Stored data
· · ·

[config.mk]
export PLATFORM = sky130hd
export DESIGN_NAME = prog_timing_elem
export DESIGN_NICKNAME = d
export VERILOG_FILES = /design/src/rtl/pte_pkg.sv /design/src/rtl/pte_rst_sync.sv /design/src/rtl/pte_history.sv /design/src/rtl/pte_oneshot.sv /design/src/rtl/prog_timing_elem.sv
export SDC_FILE = /design/constraint.sdc
export NUM_CORES = 1
export LEC_CHECK = 0
export CAP_MARGIN = 30
export CELL_PAD_IN_SITES_DETAIL_PLACEMENT = 1
export CELL_PAD_IN_SITES_GLOBAL_PLACEMENT = 1
export CORE_ASPECT_RATIO = 1.1
export CORE_MARGIN = 2
export CORE_UTILIZATION = 44
export CTS_BUF_LIST = sky130_fd_sc_hd__clkbuf_2
export CTS_CLUSTER_DIAMETER = 80
export CTS_CLUSTER_SIZE = 8
export DETAILED_ROUTE_END_ITERATION = 16
export PLACE_DENSITY = 0.76
export SYNTH_ARGS = -nofsm -noshare
export SYNTH_HDL_FRONTEND = slang
export SYNTH_SLANG_ARGS = --single-unit
[constraint.sdc]
create_clock -name clk -period 10.9 [get_ports clk]
set_input_delay 1.635 -clock clk [delete_from_list [all_inputs] [get_ports clk]]
set_output_delay 1.635 -clock clk [all_outputs]
set_load 0.05 [all_outputs]
[src/rtl/pte_pkg.sv]
package pte_pkg;
  parameter int SET_W    = 8;
  parameter int BASE_DLY = 2;
  parameter int REF_DLY  = 3;
  localparam int HIST_DEPTH = BASE_DLY + (1 << SET_W);

  typedef enum logic {
    MODE_NORMAL = 1'b0,
    MODE_PULSE  = 1'b1
  } mode_e;
endpackage

[src/rtl/pte_rst_sync.sv]
module pte_rst_sync (
  input  logic clk,
  input  logic rst_n,
  output logic srst_n
);
  logic [1:0] sync_q;
  logic [1:0] sync_d;

  always_comb begin
    sync_d = {sync_q[0], 1'b1};
  end

  always_ff @(posedge clk or negedge rst_n) begin
    if (!rst_n) sync_q <= 2'b00;
    else        sync_q <= sync_d;
  end

  assign srst_n = sync_q[1];
endmodule

[src/rtl/pte_history.sv]
module pte_history #(
  parameter int DEPTH = pte_pkg::HIST_DEPTH,
  parameter int SET_W = pte_pkg::SET_W,
  parameter int BASE  = pte_pkg::BASE_DLY,
  parameter int REFD  = pte_pkg::REF_DLY
) (
  input  logic             clk,
  input  logic             rst_n,
  input  logic             din,
  input  logic [SET_W-1:0] sel,
  output logic             tap_o,
  output logic             ref_o,
  output logic             rise_o
);
  localparam int IW = $clog2(DEPTH);

  logic [DEPTH-1:0] hist;
  logic [DEPTH-1:0] hist_d;
  logic [IW-1:0]    tap_idx;

  // Stage 0 takes the new sample, each later stage takes its predecessor.
  assign hist_d[0] = din;
  for (genvar g = 1; g < DEPTH; g++) begin : g_stage
    assign hist_d[g] = hist[g-1];
  end

  always_ff @(posedge clk or negedge rst_n) begin
    if (!rst_n) hist <= '0;
    else        hist <= hist_d;
  end

  // Before edge e, hist[i] holds the sample from edge e-1-i.
  assign tap_idx = IW'(BASE) + IW'(sel);
  assign tap_o   = hist[tap_idx];
  assign ref_o   = hist[REFD];
  // Rising sample seen two edges back, so the pulse starts BASE cycles later.
  assign rise_o  = hist[BASE-1] & ~hist[BASE];
endmodule

[src/rtl/pte_oneshot.sv]
module pte_oneshot #(
  parameter int SET_W = pte_pkg::SET_W
) (
  input  logic             clk,
  input  logic             rst_n,
  input  logic             trig_i,
  input  logic [SET_W-1:0] width_i,
  output logic             pulse_o
);
  logic             act_q, act_d;
  logic [SET_W-1:0] rem_q, rem_d;

  always_comb begin
    act_d = act_q;
    rem_d = rem_q;
    if (act_q) begin
      if (rem_q == SET_W'(1)) begin
        act_d = 1'b0;
        rem_d = '0;
      end else begin
        rem_d = rem_q - SET_W'(1);
      end
    end else if (trig_i && (width_i != '0)) begin
      act_d = 1'b1;
      rem_d = width_i;
    end
  end

  always_ff @(posedge clk or negedge rst_n) begin
    if (!rst_n) begin
      act_q <= 1'b0;
      rem_q <= '0;
    end else begin
      act_q <= act_d;
      rem_q <= rem_d;
    end
  end

  assign pulse_o = act_q;

  assert_start_R6: assert property (@(posedge clk) disable iff (!rst_n)
    $rose(act_q) |-> ($past(trig_i) && ($past(width_i) != '0)));

  assert_zero_R8: assert property (@(posedge clk) disable iff (!rst_n)
    (!act_q && (width_i == '0)) |=> !act_q);

  assert_no_retrig_R7: assert property (@(posedge clk) disable iff (!rst_n)
    (act_q && trig_i) |=> (!act_q || (rem_q == $past(rem_q) - SET_W'(1))));
endmodule

[src/rtl/prog_timing_elem.sv]
module prog_timing_elem #(
  parameter int SET_W = pte_pkg::SET_W,
  parameter int BASE  = pte_pkg::BASE_DLY,
  parameter int REFD  = pte_pkg::REF_DLY
) (
  input  logic             clk,
  input  logic             rst_n,
  input  logic             sig_in,
  input  logic [SET_W-1:0] setting,
  input  logic             mode_sel,
  output logic             out_a,
  output logic             out_b
);
  import pte_pkg::*;

  localparam int DEPTH = BASE + (1 << SET_W);

  logic             srst_n;
  logic [SET_W-1:0] set_q, set_d;
  mode_e            mode_q, mode_d;
  logic             tap, ref_tap, rise, pulse;
  logic [2:0]       up_cnt;

  pte_rst_sync u_rst (
    .clk    (clk),
    .rst_n  (rst_n),
    .srst_n (srst_n)
  );

  always_comb begin
    set_d  = setting;
    mode_d = mode_e'(mode_sel);
  end

  always_ff @(posedge clk or negedge srst_n) begin
    if (!srst_n) begin
      set_q  <= '0;
      mode_q <= MODE_NORMAL;
    end else begin
      set_q  <= set_d;
      mode_q <= mode_d;
    end
  end

  pte_history #(
    .DEPTH (DEPTH),
    .SET_W (SET_W),
    .BASE  (BASE),
    .REFD  (REFD)
  ) u_hist (
    .clk    (clk),
    .rst_n  (srst_n),
    .din    (sig_in),
    .sel    (set_q),
    .tap_o  (tap),
    .ref_o  (ref_tap),
    .rise_o (rise)
  );

  pte_oneshot #(.SET_W(SET_W)) u_shot (
    .clk     (clk),
    .rst_n   (srst_n),
    .trig_i  (rise),
    .width_i (set_q),
    .pulse_o (pulse)
  );

  always_comb begin
    if (mode_q == MODE_PULSE) begin
      out_a = pulse;
      out_b = ~tap;
    end else begin
      out_a = ref_tap;
      out_b = tap;
    end
  end

  // Cycles since reset release, used only to gate history-based checks.
  always_ff @(posedge clk or negedge srst_n) begin
    if (!srst_n)            up_cnt <= '0;
    else if (up_cnt != 3'd7) up_cnt <= up_cnt + 3'd1;
  end

  assert_ref_delay_R4: assert property (@(posedge clk) disable iff (!srst_n)
    ((up_cnt >= 3'd5) && (mode_q == MODE_NORMAL)) |-> (out_a == $past(sig_in, REFD + 1)));

  assert_ref_lag_R3: assert property (@(posedge clk) disable iff (!srst_n)
    ((up_cnt >= 3'd5) && (mode_q == MODE_NORMAL) && ($past(mode_q) == MODE_NORMAL)
     && (set_q == '0) && ($past(set_q) == '0)) |-> (out_a == $past(out_b)));
endmodule

==> results.yml, run 1 <==
yosys:
  synthesis.nets: 561
  syn_avg_cell_area_um2: 17.8
  yosys_warnings: 0
  synthMuxAreaShare_pct: 16.3
  synthAdderAreaFrac_pct: 0.386
  synth_ff_type: "dfrtp_1"
  synthArstFlopShare_pct: 100
  seq_area_frac_synth_pct: 71.5
  synth_top_family_by_area: "multiplexers"
  syn_inst: 546
  synth_compound_area_share_pct: 4.23
  synthSimpleGateAreaFrac_pct: 4.62
  syn_area_mm2: 0.00973
  ys_seq_elements: 278
  synthDistinctLibCells: 50
  synth_edf_count: 0
  synth-xor-area-share_pct: 0.900
cts:
  cts_hold_buf: 0
  clk_pin_slew_ns: 0.15
  post-cts-setup-buffer-count: 0
  clock_path_buffers: 3
  cts_resized: 0
  cts.htree.levels: 2
  cts_tree: "done"
  clk_latency_ns: 0.78
  root_buffer: "clkbuf_2"
  cts.sinks: 278
  cts_buffers: 40
worst_setup_path:
  startpoint_type: "register"
  cp_slowest_cell: "clkdlybuf4s50_1"
  crit_chain: "ha_1 > xor2_2 > buf_4 > mux4_2 > nor2b_1 > a2111oi_0 > nor3_1 > a22o_1 > nor4_2 > xnor2_1 > clkdlybuf4s50_1"
  max_stage_delay_ns: 0.82
  crit_arrival_ns: 5.44
  path_class: "reg2out"
  crit_fanout: 18
  worstPathRequired_ns: 9.27
  worstSetupEndpointType: "output pin"
power_and_ir_drop:
  p_leak_uw: 0.00483
  ir_drop_mv: 0.0552
  p_clk_share_pct: 25.0
  internal-power_uw: 1240
  p_sw_share_pct: 27.6
  p_sw_uw: 470
  pwr-share-comb_pct: 10.7
  seqPwrFrac_pct: 64.3
  power.density_mw_per_mm2: 164
cells_and_area:
  nets: 596
  multi_input_area_mm2: 0.00259
  num-fill-cells: 2100
  seq_area_mm2: 0.00697
  syn_to_final_growth_pct: 6.71
  layout-drive-gt1-share_pct: 20.7
global_routing:
  grtUsageTotal_pct: 17.3
  overflow: 0
  first_global_vias: 5626
  grt_pass1_wl_um: 31800
  grt_max_degree: 85
  met3_usage_pct: 3.37
  antenna_found_initial: 1
  grt_use_met1_pct: 24.0
  top_usage_layer: "met2"
  use_met2_pct: 28.2
floorplan:
  die-area_mm2: 0.0233
  ioPinCount: 14
  core_mm2: 0.0219
  die_x_um: 146
  placementRows: 57
  die_h_um: 160
  start_util_pct: 44.4
place:
  portBuffers: 13
  gp_congestion: 0.825
  hpwlAfterDp_um: 11900
  dp_slack_ns: 4.67
timing:
  fin_worst_skew_ns: 0.0616
  drv_slew: 0
  fin_crit_ns: 7.07
  layout_setup_ws_ns: 3.83
  fmax_mhz: 141
  finalSetupTns_ns: 0
  worstMarginPinSlew_ns: 0.923
  finalHoldViolations: 0
  maxSlewHeadroom_pct: 38.3
  fin_crit_sh_pct: 64.9
  setup_violations: 0
  grt_setup_unrepaired: "no"
job:
  maxCapViolCount: 0
routing:
  viasPerCell: 5.46
  vias: 4814
  ant_nets: 0
  wirelength_um: 19100
  drtIter0Drc: 216
  drc_errors: 0
  drt-pass1-iter-count: 4
  wl_per_cell_um: 21.7
outcome:
  status: "finished clean"
worst_hold_path:
  hp-class: "reg2reg"
## metal layers
metal / part of all wire [%] / routed length [um]
met1: 46 / 8720
met3: 3.2 / 615
met2: 49 / 9380
met5: 0 / 0
met4: 2.0 / 386
## final cells by class
type                    count  area share (%)
clock inverters             3           0.108
flip-flops and latches    278            67.1
inverters                   4           0.145
well taps                 295            3.55
multi-input cells         235            24.9
repair buffers             22            2.10
clock buffers              43            2.07
diodes                      1          0.0241
## final timing paths
check                                  from          endpoint  slack [ns]  cells after the start
setup / recovery                   set_q[1]             out_b        3.83                     11
hold / removal             u_hist.hist[253]  u_hist.hist[254]        0.34                      0
setup reg to reg            u_rst.sync_q[1]   u_hist.hist[36]        8.35                      2
hold reg to reg            u_hist.hist[253]  u_hist.hist[254]        0.34                      0
max in group asynchronous   u_rst.sync_q[1]   u_hist.hist[36]        8.35                      2
min in group asynchronous   u_rst.sync_q[1]          set_q[1]        0.39                      0
## placed cells by master, fill, tap and decap left out, drive strengths merged, types with 2 or more instances in the layout
cell type	count
nand3	6
dfrtp	278
a21oi	11
a22oi	2
nand2b	3
nor4	4
nor2b	8
nor3	7
or3	4
nand2	27
a311oi	4
and2	6
a211oi	9
nand4	2
clkdlybuf4s50	13
a2111oi	4
xnor2	5
mux2i	2
o21ai	15
inv	6
and4	2
xor2	5
o211ai	3
buf	9
mux2	2
o311ai	2
clkbuf	43
a31oi	2
nor2	16
mux4	67
ha	3
## power groups by stage
stage                     Clock, uW  Sequential, uW  Combinational [uW]
final                           425            1100                 183
after global routing            501            1100                 203
after CTS                       455            1100                 183
after detailed placement          0            1120                 182
after global placement            0            1110                 175
after floorplan                   0            1110                 132
## registers in the layout, indices dropped and copies added (netlist names)
signal          flops
mode_q              1
u_rst.sync_q        2
u_shot.rem_q        8
u_hist.hist       258
set_q               8
u_shot.pulse_o      1
## worst max-delay path, delay by kind of cell (launching register included)
| family | cells | cell delay, ns |
|---|---|---|
| compound gates | 2 | 0.73 |
| xor+xnor | 2 | 0.87 |
| fa+ha+maj | 1 | 0.38 |
| buf+inv | 2 | 1.19 |
| flops | 1 | 0.63 |
| mux | 1 | 0.33 |
| simple gates | 3 | 0.50 |
## metrics by stage
stage	cell area (um^2)	hold slack [ns]	cells	power [uW]	util (%)
floorplan	9730	0.331	546	1240	-
global placement	10100	0.338	833	1290	46.3
detailed placement	10100	0.342	833	1300	46.3
CTS	10400	0.354	879	1740	47.3
global route	10400	0.365	881	1810	47.4
finish	10400	0.344	881	1710	47.4
## cell families after synthesis
kind of cell / after synthesis
buf+inv: 33
simple gates: 89
compound gates: 61
other cells: 1
mux: 71
flops: 278
xor+xnor: 10
fa+ha+maj: 3
## cell usage after synthesis (5+ instances only)
library cell / instances / area [um^2]
buf_2: 10 / 50.1
xor2_1: 5 / 43.8
dfrtp_1: 278 / 6960
and2_1: 6 / 37.5
mux4_2: 59 / 1330
nor3_1: 7 / 35.0
clkbuf_1: 9 / 33.8
xnor2_1: 5 / 43.8
nand3_1: 6 / 30.0
a211oi_1: 9 / 67.6
nor2b_1: 8 / 50.1
nor2_1: 16 / 60.1
o21ai_0: 13 / 65.1
a21oi_1: 11 / 55.1
nand2_1: 27 / 101
mux4_1: 8 / 210
buf_6: 6 / 67.6
No activity file was read; power rests on OpenSTA's default activity.
==> inputs of run 2 (changes only) <==
PLACE_DENSITY = 0.79   (was 0.76)
clock period = 6.2 ns   (was 10.9 ns; I/O delays follow)
==> run 2 against run 1 <==
Effect of this change: sequential share of layout area down 0.18 points; via count up 0.93%; clock power up 74%; non-clock buffer count unchanged; count of clock-buffer cells in the layout unchanged; critical endpoint unchanged; worst setup slack worse by 3.5 ns; final cell count down 0.34%; highest routed layer unchanged; clock skew down 0.0077 ns; combinational power up 85%; critical path depth down 3.
==> results.yml, run 2 (synthesized netlist as in run 1, its figures left out) <==
worst_setup_path:
  cp_slowest_cell: "dfrtp_4"
  worst_r2r_path_depth: 6
  max_stage_delay_ns: 0.98
  ff2ff_setup_slack_ns: 3.31
  crit_chain: "buf_4 > mux4_1 > mux4_2 > nor2b_1 > o31ai_1 > nor4_2 > xnor2_1 > clkdlybuf4s50_1"
  r2r_start: "set_q[0]"
  r2r-end: "u_shot.rem_q[4]"
  startpoint_type: "register"
  crit_fanout: 45
  worstPathRequired_ns: 5.27
  worstSetupEndpointType: "output pin"
  crit_arrival_ns: 4.92
  path_class: "reg2out"
routing:
  viasPerCell: 5.53
  wl_per_cell_um: 22.0
  vias: 4859
  drc_errors: 0
  drtIter0Drc: 227
  wirelength_um: 19300
  ant_nets: 0
  drt-pass1-iter-count: 4
power_and_ir_drop:
  power.density_mw_per_mm2: 288
  p_sw_share_pct: 27.7
  ir_drop_mv: 0.0704
  power_uw: 3000
  internal-power_uw: 2170
  seqPwrFrac_pct: 64.1
  p_clk_share_pct: 24.6
  pwr-share-comb_pct: 11.3
  p_leak_uw: 0.00484
  p_sw_uw: 832
cts:
  cts_buffers: 40
  cts_tree: "done"
  cts.htree.levels: 2
  clk_latency_ns: 0.79
  cts.sinks: 278
  root_buffer: "clkbuf_2"
  clk_pin_slew_ns: 0.16
  clock_path_buffers: 3
  cts_hold_buf: 0
cells_and_area:
  largest_reg_flops: 258
  layout-drive-gt1-share_pct: 20.6
  largest_register: "u_hist.hist"
  antenna_cells: 0
  final_common_cell: "dfrtp_1"
  mostFrequentLayoutCells: "dfrtp_1 (275), mux4_2 (59), clkbuf_2 (43), nand2_1 (27), nor2_1 (16)"
  largestRegisters: "u_hist.hist x258, set_q x8, u_shot.rem_q x8"
  syn_to_final_growth_pct: 7.01
  nets: 596
place:
  gp_congestion: 0.824
  dp_slack_ns: 0.908
  hpwlAfterDp_um: 12500
  portBuffers: 13
floorplan:
  core_mm2: 0.0219
  die-area_mm2: 0.0233
  ioPinCount: 14
  placementRows: 57
  die_x_um: 146
  start_util_pct: 44.4
  die_h_um: 160
global_routing:
  first_global_vias: 5724
  grt_max_degree: 126
  antenna_found_initial: 0
  grt_pass1_wl_um: 32400
  grtUsageTotal_pct: 17.8
  overflow: 0
timing:
  finalHoldViolations: 0
  fmax_mhz: 171
  drv_slew: 0
  setup_violations: 0
  grt_setup_unrepaired: "no"
  worstMarginPinSlew_ns: 0.949
  fin_crit_ns: 5.85
  fin_worst_skew_ns: 0.0539
  maxSlewHeadroom_pct: 36.5
  layout_setup_ws_ns: 0.350
  finalSetupTns_ns: 0
  fin_crit_sh_pct: 94.4
job:
  maxCapViolCount: 0
worst_hold_path:
  hp-class: "reg2async"
outcome:
  status: "finished clean"
[run 2: cell count changes in the layout (fill, tap and decap cells not counted), sizes merged]
cell,before,now
inv,6,4
diode,1,0
[run 2: cell type report]
class                           count  area (um^2)
Multi-Input combinational cell    235         2600
Sequential cell                   278         6970
Clock buffer                       43          215
Clock inverter                      1         3.75
Tap cell                          295          369
Inverter                            4         15.0
Fill cell                        2102        11500
Timing Repair Buffer               22          243
[run 2: timing repair]
action,in CTS,in global routing
endpoints found under the hold margin,0,0
gates cloned,0,0
resized for setup,2,4
setup endpoints to repair,1,1
setup buffers,0,0
[run 2: how the worst max path moves through the flow]
| stage | start | slack (ns) | depth (start not counted) | endpoint |
|---|---|---|---|---|
| floorplan | u_rst.sync_q[1] | 1.64 | 0 | mode_q |
| global placement | set_q[1] | 0.99 | 10 | out_b |
| detailed placement | set_q[1] | 0.91 | 10 | out_b |
| CTS | set_q[1] | 0.13 | 10 | out_b |
| global route | set_q[0] | 0.01 | 8 | out_b |
| finish | set_q[0] | 0.35 | 8 | out_b |
[run 2: worst max-delay path: cells and delay by family (launching register included)]
kind / cells / cell delay (ns)
and+or+nand+nor: 2 / 0.54
AOI/OAI and AO/OA: 1 / 0.11
muxes: 2 / 1.07
xor gates and xnor gates: 1 / 0.17
DFF: 1 / 0.98
buffers and inverters: 2 / 1.24
[run 2: metrics by stage]
stage	cell area, um^2	hold WS [ns]	cells	util (%)
after CTS	10400	0.195	878	47.5
final	10400	0.204	878	47.6
after global routing	10400	0.184	878	47.6
after detailed placement	10200	0.170	834	46.4
after floorplan	9730	0.331	546	-
after global placement	10100	0.332	833	46.3
[run 2: power by group through the flow]
stage / logic, uW / clock network [uW] / registers, uW
after global placement: 301 / 0 / 1960
final: 339 / 738 / 1930
after floorplan: 233 / 0 / 1950
after global routing: 378 / 860 / 1940
after detailed placement: 337 / 0 / 1960
after CTS: 340 / 781 / 1930
[run 2: routing by layer]
| metal | global-route usage (%) | part of all wire, % | vias to the layer above |
|---|---|---|---|
| li1 | - | - | 2061 |
| met1 | 24.0 | 43 | 2647 |
| met2 | 29.2 | 50 | 112 |
| met3 | 3.74 | 4.0 | 39 |
| met4 | 5.97 | 2.4 | 0 |
| met5 | 0 | 0 | - |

· · ·

*YOUR GOAL*
From the records above, copy every line that holds the word "kind".

*ANSWER BOX*
## worst max-delay path, delay by kind of cell (launching register included)
kind of cell / after synthesis
kind / cells / cell delay (ns)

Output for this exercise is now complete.